The Dodd-Frank Act also required the Commission to establish an Office of Municipal Securities (“OMS”), reporting directly to the Chair, to administer the rules pertaining to broker-dealers, municipal advisors, investors and issuers of municipal securities, and to coordinate with the Municipal Securities Rulemaking Board (“MSRB”) on rulemaking and enforcement actions.[6]  During its first year of operations, OMS devoted its attention primarily to finalizing the municipal advisor registration final rules and presenting these final rules for the Commission’s consideration.  Over the next year, OMS expects to devote significant attention to implementing these final rules, including providing interpretive guidance to market participants, participating in the review of municipal advisor registrations, and reviewing a significant number of rule filings by the MSRB related to municipal advisor regulation.  In addition, OMS also continues to monitor current issues in the municipal securities market (such as pension disclosure, accounting, and municipal bankruptcy issues) and to assist in considering further recommendations to the Commision with respect to disclosure, market structure, and price transparency in the municipal securities markets.[7]

Private Fund Adviser Registration and Reporting

Title IV of the Dodd-Frank Act directed the Commission to implement a number of provisions designed to enhance the oversight of private fund advisers, including registration of advisers to hedge funds and other private funds that were previously exempt from SEC registration.  These provisions enable regulators to have a more comprehensive view of private funds and the investment advisers managing those assets.

The SEC’s implementation of required rulemaking under Title IV is complete.  In June 2011, the Commission adopted rules requiring advisers to hedge funds and other private funds to register by March 2012, addressing what had once been a sizable “blind spot” in regulators’ ability to monitor for systemic risk and potential misconduct.[8]  As a result of the Dodd-Frank Act and the SEC’s new rules, the number of SEC-registered private fund advisers has increased by more than 50% to 4,136 advisers.  Even after accounting for the shift of mid-sized advisers to state registration pursuant to the Dodd-Frank Act,[9] the total amount of assets managed by SEC-registered advisers has increased significantly from $43.8 trillion in April 2011 to $55.4 trillion in December 2013, while the total number of SEC-registered advisers dropped only slightly from 11,505 to 10,920.  It is also worth noting that the newly-registered private fund advisers typically have investment strategies, potential conflicts, and other regulatory issues that are much more complex than the advisers that switched to state registration.

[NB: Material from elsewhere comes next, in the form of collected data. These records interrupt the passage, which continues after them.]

**config.mk**
```make
export PLATFORM = sky130hd
export DESIGN_NAME = axis_arb_2_1
export DESIGN_NICKNAME = d
export VERILOG_FILES = /design/src/rtl/axis_arb_pkg.sv /design/src/rtl/axis_arb_wdog.sv /design/src/rtl/axis_arb_2_1.sv
export SDC_FILE = /design/constraint.sdc
export NUM_CORES = 1
export LEC_CHECK = 0
export BUFFER_PORTS_ARGS = -buffer_cell sky130_fd_sc_hd__buf_2
export CAP_MARGIN = 20
export CELL_PAD_IN_SITES_DETAIL_PLACEMENT = 1
export CELL_PAD_IN_SITES_GLOBAL_PLACEMENT = 1
export CORE_UTILIZATION = 24
export DETAILED_ROUTE_END_ITERATION = 8
export PLACE_DENSITY_LB_ADDON = 0.1
export SYNTH_ARGS = -nofsm -noshare
export SYNTH_HDL_FRONTEND = slang
export SYNTH_SLANG_ARGS = --single-unit
```
**constraint.sdc**
```tcl
create_clock -name clk -period 2.1 [get_ports clk]
set_clock_uncertainty 0.15 [all_clocks]
set_input_delay 0 -clock clk [delete_from_list [all_inputs] [get_ports clk]]
set_output_delay 0 -clock clk [all_outputs]
set_load 0.005 [all_outputs]
```
**src/rtl/axis_arb_pkg.sv**
```systemverilog
// Shared types for the 2:1 AXI-Stream packet arbiter.
// State encodings equal the one-hot grant codes so grant is a straight register read.
package axis_arb_pkg;

  localparam logic [1:0] GNT_NONE = 2'b00;
  localparam logic [1:0] GNT_S1   = 2'b01;
  localparam logic [1:0] GNT_S2   = 2'b10;

  typedef enum logic [1:0] {
    IDLE = GNT_NONE,
    GNT1 = GNT_S1,
    GNT2 = GNT_S2
  } arb_state_t;

endpackage

```
**src/rtl/axis_arb_wdog.sv**
```systemverilog
// Mid-packet watchdog: counts consecutive stalled cycles while enabled and
// flags expire combinationally on the TIMEOUT-th one.
module axis_arb_wdog #(
  parameter int unsigned TIMEOUT = 16
) (
  input  logic clk,
  input  logic rst,
  input  logic en,
  input  logic stall,
  output logic expire
);

  localparam logic [7:0] LIMIT = 8'(TIMEOUT - 1);

  logic [7:0] cnt_q, cnt_d;

  always_comb begin
    cnt_d  = '0;
    expire = 1'b0;
    if (en && stall) begin
      if (cnt_q == LIMIT) begin
        expire = 1'b1;
      end else begin
        cnt_d = cnt_q + 8'd1;
      end
    end
  end

  always_ff @(posedge clk or negedge rst) begin
    if (!rst) begin
      cnt_q <= '0;
    end else begin
      cnt_q <= cnt_d;
    end
  end

endmodule

```
**src/rtl/axis_arb_2_1.sv**
```systemverilog
// 2:1 AXI-Stream arbiter, packet-granular round robin with one idle bubble per packet.
// Define AXIS_ARB_TIMEOUT_EN to add the mid-packet watchdog (err_timeout).
module axis_arb_2_1
  import axis_arb_pkg::*;
#(
  parameter int unsigned DW      = 8,
  parameter int unsigned TIMEOUT = 16
) (
  input  logic          clk,
  input  logic          rst,
  input  logic [DW-1:0] s1_tdata,
  input  logic          s1_tvalid,
  input  logic          s1_tlast,
  output logic          s1_tready,
  input  logic [DW-1:0] s2_tdata,
  input  logic          s2_tvalid,
  input  logic          s2_tlast,
  output logic          s2_tready,
  output logic [DW-1:0] m_tdata,
  output logic          m_tvalid,
  output logic          m_tlast,
  input  logic          m_tready,
  output logic [1:0]    grant,
  output logic          err_timeout
);

  if (TIMEOUT < 1 || TIMEOUT > 255) begin : g_bad_timeout
    $error("axis_arb_2_1: TIMEOUT must be in 1..255");
  end

  arb_state_t state_q, state_d;
  logic       last_s2_q, last_s2_d;
  logic       expire;

`ifdef AXIS_ARB_TIMEOUT_EN
  logic wd_en, wd_stall;

  assign wd_en    = (state_q != IDLE);
  assign wd_stall = (state_q == GNT1) ? !s1_tvalid : !s2_tvalid;

  axis_arb_wdog #(
    .TIMEOUT(TIMEOUT)
  ) u_wdog (
    .clk   (clk),
    .rst   (rst),
    .en    (wd_en),
    .stall (wd_stall),
    .expire(expire)
  );
`else
  assign expire = 1'b0;
`endif

  assign err_timeout = expire;
  assign grant       = state_q;

  // Every grant ends in IDLE, which gives the mandatory single bubble between packets.
  always_comb begin
    state_d   = state_q;
    last_s2_d = last_s2_q;
    unique case (state_q)
      IDLE: begin
        if (s1_tvalid && (!s2_tvalid || last_s2_q)) begin
          state_d = GNT1;
        end else if (s2_tvalid) begin
          state_d = GNT2;
        end
      end
      GNT1: begin
        if ((s1_tvalid && m_tready && s1_tlast) || expire) begin
          state_d   = IDLE;
          last_s2_d = 1'b0;
        end
      end
      GNT2: begin
        if ((s2_tvalid && m_tready && s2_tlast) || expire) begin
          state_d   = IDLE;
          last_s2_d = 1'b1;
        end
      end
      default: state_d = IDLE;
    endcase
  end

  always_comb begin
    m_tdata   = '0;
    m_tvalid  = 1'b0;
    m_tlast   = 1'b0;
    s1_tready = 1'b0;
    s2_tready = 1'b0;
    unique case (state_q)
      GNT1: begin
        m_tdata   = s1_tdata;
        m_tvalid  = s1_tvalid;
        m_tlast   = s1_tlast;
        s1_tready = m_tready;
      end
      GNT2: begin
        m_tdata   = s2_tdata;
        m_tvalid  = s2_tvalid;
        m_tlast   = s2_tlast;
        s2_tready = m_tready;
      end
      default: ;
    endcase
  end

  always_ff @(posedge clk or negedge rst) begin
    if (!rst) begin
      state_q   <= IDLE;
      last_s2_q <= 1'b1;
    end else begin
      state_q   <= state_d;
      last_s2_q <= last_s2_d;
    end
  end

endmodule

```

Concurrently with the rules requiring the registration of private fund advisers, the Commission adopted rules to implement new adviser registration exemptions created by the Dodd-Frank Act.[10]  The new rules implemented exemptions for advisers to venture capital funds and for advisers to private funds with less than $150 million in assets under management in the United States.  Consistent with the Dodd Frank Act, these exempt reporting advisers are now required to file basic reporting information each year with the Commission, but are not subject to routine examination.  Today, there are approximately 2,500 exempt reporting advisers that have filed reports with respect to almost 8,000 private funds with total assets of over $2.4 trillion.

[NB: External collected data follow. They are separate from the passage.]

File: src/rtl/program_loader.sv
// Program loader: fills program RAM from an asynchronous byte port while
// holding the CPU core in reset, then releases the core when load mode ends.
//
// Handshake: the byte port has no ready. A rising edge on byte_strobe marks
// byte_in valid; byte_in must be stable from SYNC_STAGES+1 cycles before the
// strobe rises until it falls. The RAM side is a fire-and-forget write:
// ram_we is a one-cycle pulse with ram_addr/ram_data stable for that cycle,
// and the RAM is assumed to always accept it.
module program_loader
  import cpu_pkg::*;
#(
  parameter int RAM_BYTES   = RAM_BYTES_DEF,
  parameter int ADDR_W      = ADDR_W_DEF,
  parameter int SYNC_STAGES = 2
) (
  input  logic              clk,
  input  logic              rst_n,
  input  logic              load_mode,
  input  logic              byte_strobe,
  input  logic [7:0]        byte_in,
  output logic [ADDR_W-1:0] ram_addr,
  output logic [7:0]        ram_data,
  output logic              ram_we,
  output logic              cpu_rst_n,
  output logic [ADDR_W:0]   byte_count,
  output logic              full,
  output logic              overflow,
  output loader_state_t     o_dbg_state
);

  localparam logic [ADDR_W:0] FULL_COUNT = (ADDR_W+1)'(RAM_BYTES);
  localparam logic [ADDR_W:0] ONE        = (ADDR_W+1)'(1);

  loader_state_t     r_state;
  logic [ADDR_W-1:0] r_ram_addr;
  logic [7:0]        r_ram_data;
  logic              r_ram_we;
  logic              r_cpu_rst_n;
  logic [ADDR_W:0]   r_byte_count;
  logic              r_full;
  logic              r_overflow;

  logic              w_mode;
  logic              w_mode_rise;
  logic              w_strobe_level;
  logic              w_strobe_rise;
  logic [ADDR_W:0]   w_count_inc;
  logic              w_unused;

  sync_edge_detect #(.SYNC_STAGES(SYNC_STAGES)) u_sync_mode (
    .clk     (clk),
    .rst_n   (rst_n),
    .i_async (load_mode),
    .o_level (w_mode),
    .o_rise  (w_mode_rise)
  );

  sync_edge_detect #(.SYNC_STAGES(SYNC_STAGES)) u_sync_strobe (
    .clk     (clk),
    .rst_n   (rst_n),
    .i_async (byte_strobe),
    .o_level (w_strobe_level),
    .o_rise  (w_strobe_rise)
  );

  // Only the load_mode level and the strobe edge drive the FSM.
  assign w_unused    = w_mode_rise ^ w_strobe_level;
  assign w_count_inc = r_byte_count + ONE;

  // Loader FSM; all outputs are registered alongside the state, and
  // cpu_rst_n is set from the state being entered on each edge.
  always_ff @(posedge clk or negedge rst_n) begin
    if (!rst_n) begin
      r_state      <= ST_RUN;
      r_ram_addr   <= '0;
      r_ram_data   <= '0;
      r_ram_we     <= 1'b0;
      r_cpu_rst_n  <= 1'b0;
      r_byte_count <= '0;
      r_full       <= 1'b0;
      r_overflow   <= 1'b0;
    end else begin
      r_ram_we <= 1'b0;
      case (r_state)
        ST_RUN: begin
          if (w_mode) begin
            // New session: restart at address 0 with clean flags.
            r_state      <= ST_LOAD;
            r_byte_count <= '0;
            r_full       <= 1'b0;
            r_overflow   <= 1'b0;
            r_cpu_rst_n  <= 1'b0;
          end else begin
            r_cpu_rst_n <= 1'b1;
          end
        end
        ST_LOAD: begin
          // load_mode falling takes priority over a coincident strobe.
          if (!w_mode) begin
            r_state     <= ST_RUN;
            r_cpu_rst_n <= 1'b1;
          end else if (w_strobe_rise) begin
            r_state     <= ST_WRITE;
            r_ram_data  <= byte_in;
            r_ram_addr  <= r_byte_count[ADDR_W-1:0];
            r_ram_we    <= 1'b1;
            r_cpu_rst_n <= 1'b0;
          end else begin
            r_cpu_rst_n <= 1'b0;
          end
        end
        ST_WRITE: begin
          // The write always completes; address/data stay put afterwards.
          r_byte_count <= w_count_inc;
          if (w_count_inc == FULL_COUNT) begin
            r_full      <= 1'b1;
            r_state     <= ST_FULL;
            r_cpu_rst_n <= 1'b0;
          end else if (w_mode) begin
            r_state     <= ST_LOAD;
            r_cpu_rst_n <= 1'b0;
          end else begin
            r_state     <= ST_RUN;
            r_cpu_rst_n <= 1'b1;
          end
        end
        ST_FULL: begin
          if (w_strobe_rise) begin
            r_overflow <= 1'b1;
          end
          if (!w_mode) begin
            r_state     <= ST_RUN;
            r_cpu_rst_n <= 1'b1;
          end else begin
            r_cpu_rst_n <= 1'b0;
          end
        end
        default: begin
          r_state     <= ST_RUN;
          r_cpu_rst_n <= 1'b1;
        end
      endcase
    end
  end

  assign ram_addr    = r_ram_addr;
  assign ram_data    = r_ram_data;
  assign ram_we      = r_ram_we;
  assign cpu_rst_n   = r_cpu_rst_n;
  assign byte_count  = r_byte_count;
  assign full        = r_full;
  assign overflow    = r_overflow;
  assign o_dbg_state = r_state;

endmodule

For private fund advisers required to be registered with the Commission, pursuant to the Dodd-Frank Act, the Commission adopted confidential systemic risk reporting requirements on Form PF in October 2011 to assist the FSOC in systemic risk oversight.[11]  As required by the Act, Form PF was designed in consultation with FSOC, and the data filed on Form PF has been made available to the Office of Financial Research within the Department of the Treasury.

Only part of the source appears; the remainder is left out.